EXERCISE PROMPT - Look for the word "default" in the material below, then report each line where it occurs.

INPUT DATA -
What follows belongs to an exercise in optimizing a design on an open flow for small area; a production flow would make more cautious choices.
The RTL was checked by simulation tests, not by an equivalence proof against the original design.
Power figures rest on the tool's default switching activity, not on a simulated workload.

==> design/flow/design.v <==
package qdma_h2c_pkg;
   localparam int DATA_W          = 512;
   localparam int KEEP_W          = DATA_W / 8;
   localparam int MAX_PKT_LEN_DEF = 9600;
   typedef enum logic [1:0] {
      FIRST,
      PASS,
      DROP
   } h2c_state_t;
   typedef struct packed {
      logic [DATA_W-1:0] tdata;
      logic [KEEP_W-1:0] tkeep;
      logic              tlast;
      logic [15:0]       size;
      logic [15:0]       src;
      logic              err;
   } axis_pkt_beat_t;
   function automatic logic [KEEP_W-1:0] mty_to_keep(input logic [5:0] mty);
      mty_to_keep = {KEEP_W{1'b1}} >> mty;
   endfunction
endpackage
module axis_skid_buf #(
   parameter int W = 1
) (
   input  logic  clk_i,
   input  logic  rst_i,
   input  logic  in_valid_i,
   output logic  in_ready_o,
   input  logic [W-1:0] in_data_i,
   output logic  out_valid_o,
   input  logic  out_ready_i,
   output logic [W-1:0] out_data_o
);
   logic  out_valid_q, out_valid_d;
   logic  skid_valid_q, skid_valid_d;
   logic [W-1:0] out_data_q, out_data_d;
   logic [W-1:0] skid_data_q, skid_data_d;
   logic  push, pop;
   assign in_ready_o  = ~skid_valid_q;
   assign push        = in_valid_i & ~skid_valid_q;
   assign pop         = out_valid_q & out_ready_i;
   assign out_valid_o = out_valid_q;
   assign out_data_o  = out_data_q;
   always_comb begin
      out_valid_d  = out_valid_q;
      out_data_d   = out_data_q;
      skid_valid_d = skid_valid_q;
      skid_data_d  = skid_data_q;
      if (!out_valid_q || pop) begin
         if (skid_valid_q) begin
            out_valid_d  = 1'b1;
            out_data_d   = skid_data_q;
            skid_valid_d = 1'b0;
         end else begin
            out_valid_d = push;
            if (push) out_data_d = in_data_i;
         end
      end else if (push) begin
         skid_valid_d = 1'b1;
         skid_data_d  = in_data_i;
      end
   end
   always_ff @(posedge clk_i or posedge rst_i) begin
      if (rst_i) begin
         out_valid_q  <= 1'b0;
         skid_valid_q <= 1'b0;
         out_data_q   <= '0;
         skid_data_q  <= '0;
      end else begin
         out_valid_q  <= out_valid_d;
         skid_valid_q <= skid_valid_d;
         out_data_q   <= out_data_d;
         skid_data_q  <= skid_data_d;
      end
   end
endmodule
import qdma_h2c_pkg::*;
module qdma_h2c_adapter #(
   parameter int MAX_PKT_LEN = MAX_PKT_LEN_DEF,
   parameter int CNT_W       = 16
) (
   input  logic              axi_aclk,
   input  logic              axi_areset,
   input  logic              s_axis_h2c_tvalid,
   output logic              s_axis_h2c_tready,
   input  logic [DATA_W-1:0] s_axis_h2c_tdata,
   input  logic              s_axis_h2c_tlast,
   input  logic [10:0]       s_axis_h2c_tuser_qid,
   input  logic [5:0]        s_axis_h2c_tuser_mty,
   input  logic [31:0]       s_axis_h2c_tuser_mdata,
   output logic              m_axis_tvalid,
   input  logic              m_axis_tready,
   output logic [DATA_W-1:0] m_axis_tdata,
   output logic [KEEP_W-1:0] m_axis_tkeep,
   output logic              m_axis_tlast,
   output logic [15:0]       m_axis_tuser_size,
   output logic [15:0]       m_axis_tuser_src,
   output logic              m_axis_tuser_err,
   output logic [CNT_W-1:0]  stat_pkt_cnt,
   output logic [CNT_W-1:0]  stat_drop_cnt,
   output logic [CNT_W-1:0]  stat_err_cnt
);
   localparam logic [15:0] MAX_LEN = 16'(MAX_PKT_LEN);
   qdma_h2c_pkg::h2c_state_t state_q;
   qdma_h2c_pkg::h2c_state_t state_d;
   logic [15:0]    size_q;
   logic [10:0]    qid_q;
   logic [16:0]    bcnt_q;
   logic           qerr_q;
   logic [CNT_W-1:0] pkt_cnt_q, drop_cnt_q, err_cnt_q;
   logic           buf_ready, acc, first, bad, fwd, err;
   logic [15:0]    size_in, cur_size;
   logic [10:0]    cur_qid;
   logic [6:0]     beat_bytes;
   logic [17:0]    sum;
   logic [16:0]    cnt_nx;
   logic           qerr_nx;
   logic [15:0]    unused_mdata;
   qdma_h2c_pkg::axis_pkt_beat_t in_beat;
   qdma_h2c_pkg::axis_pkt_beat_t out_beat;
   assign unused_mdata = s_axis_h2c_tuser_mdata[31:16];
   assign size_in      = s_axis_h2c_tuser_mdata[15:0];
   assign first        = (state_q == FIRST);
   assign acc          = s_axis_h2c_tvalid & s_axis_h2c_tready;
   assign bad          = (size_in == 16'd0) || (size_in > MAX_LEN);
   assign cur_size     = first ? size_in : size_q;
   assign cur_qid      = first ? s_axis_h2c_tuser_qid : qid_q;
   assign beat_bytes = s_axis_h2c_tlast ? (7'(KEEP_W) - {1'b0, s_axis_h2c_tuser_mty}) : 7'(KEEP_W);
   assign sum        = {1'b0, (first ? 17'd0 : bcnt_q)} + 18'(beat_bytes);
   assign cnt_nx     = sum[17] ? 17'h1FFFF : sum[16:0];
   assign qerr_nx    = (first ? 1'b0 : qerr_q) | (s_axis_h2c_tuser_qid != cur_qid);
   assign err        = (cnt_nx != {1'b0, cur_size}) | qerr_nx;
   assign fwd        = acc & ((state_q == PASS) | (first & ~bad));
   always_comb begin
      in_beat       = '0;
      in_beat.tdata = s_axis_h2c_tdata;
      in_beat.tkeep = s_axis_h2c_tlast ? ({KEEP_W{1'b1}} >> s_axis_h2c_tuser_mty) : {KEEP_W{1'b1}};
      in_beat.tlast = s_axis_h2c_tlast;
      in_beat.size  = cur_size;
      in_beat.src   = {5'b0, cur_qid};
      in_beat.err   = s_axis_h2c_tlast & err;
   end
   always_comb begin
      state_d           = state_q;
      s_axis_h2c_tready = 1'b0;
      if (!axi_areset) s_axis_h2c_tready = (state_q == DROP) ? 1'b1 : buf_ready;
      unique case (state_q)
         FIRST:   if (acc && !s_axis_h2c_tlast) state_d = bad ? DROP : PASS;
         PASS:    if (acc && s_axis_h2c_tlast) state_d = FIRST;
         DROP:    if (acc && s_axis_h2c_tlast) state_d = FIRST;
         default: state_d = FIRST;
      endcase
   end
   always_ff @(posedge axi_aclk or posedge axi_areset) begin
      if (axi_areset) begin
         state_q    <= FIRST;
         size_q     <= '0;
         qid_q      <= '0;
         bcnt_q     <= '0;
         qerr_q     <= 1'b0;
         pkt_cnt_q  <= '0;
         drop_cnt_q <= '0;
         err_cnt_q  <= '0;
      end else begin
         state_q <= state_d;
         if (acc) begin
            size_q <= cur_size;
            qid_q  <= cur_qid;
            bcnt_q <= cnt_nx;
            qerr_q <= qerr_nx;
         end
         if (acc && first && bad && !(&drop_cnt_q)) drop_cnt_q <= drop_cnt_q + 1'b1;
         if (fwd && s_axis_h2c_tlast && !(&pkt_cnt_q)) pkt_cnt_q <= pkt_cnt_q + 1'b1;
         if (fwd && s_axis_h2c_tlast && err && !(&err_cnt_q)) err_cnt_q <= err_cnt_q + 1'b1;
      end
   end
   axis_skid_buf #(
      .W($bits(in_beat))
   ) u_skid (
      .clk_i      (axi_aclk),
      .rst_i      (axi_areset),
      .in_valid_i (fwd),
      .in_ready_o (buf_ready),
      .in_data_i  (in_beat),
      .out_valid_o(m_axis_tvalid),
      .out_ready_i(m_axis_tready),
      .out_data_o (out_beat)
   );
   assign m_axis_tdata      = out_beat.tdata;
   assign m_axis_tkeep      = out_beat.tkeep;
   assign m_axis_tlast      = out_beat.tlast;
   assign m_axis_tuser_size = out_beat.size;
   assign m_axis_tuser_src  = out_beat.src;
   assign m_axis_tuser_err  = out_beat.err;
   assign stat_pkt_cnt      = pkt_cnt_q;
   assign stat_drop_cnt     = drop_cnt_q;
   assign stat_err_cnt      = err_cnt_q;
endmodule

SOLVED PROBLEM -
Power figures rest on the tool's default switching activity, not on a simulated workload.
         default: state_d = FIRST;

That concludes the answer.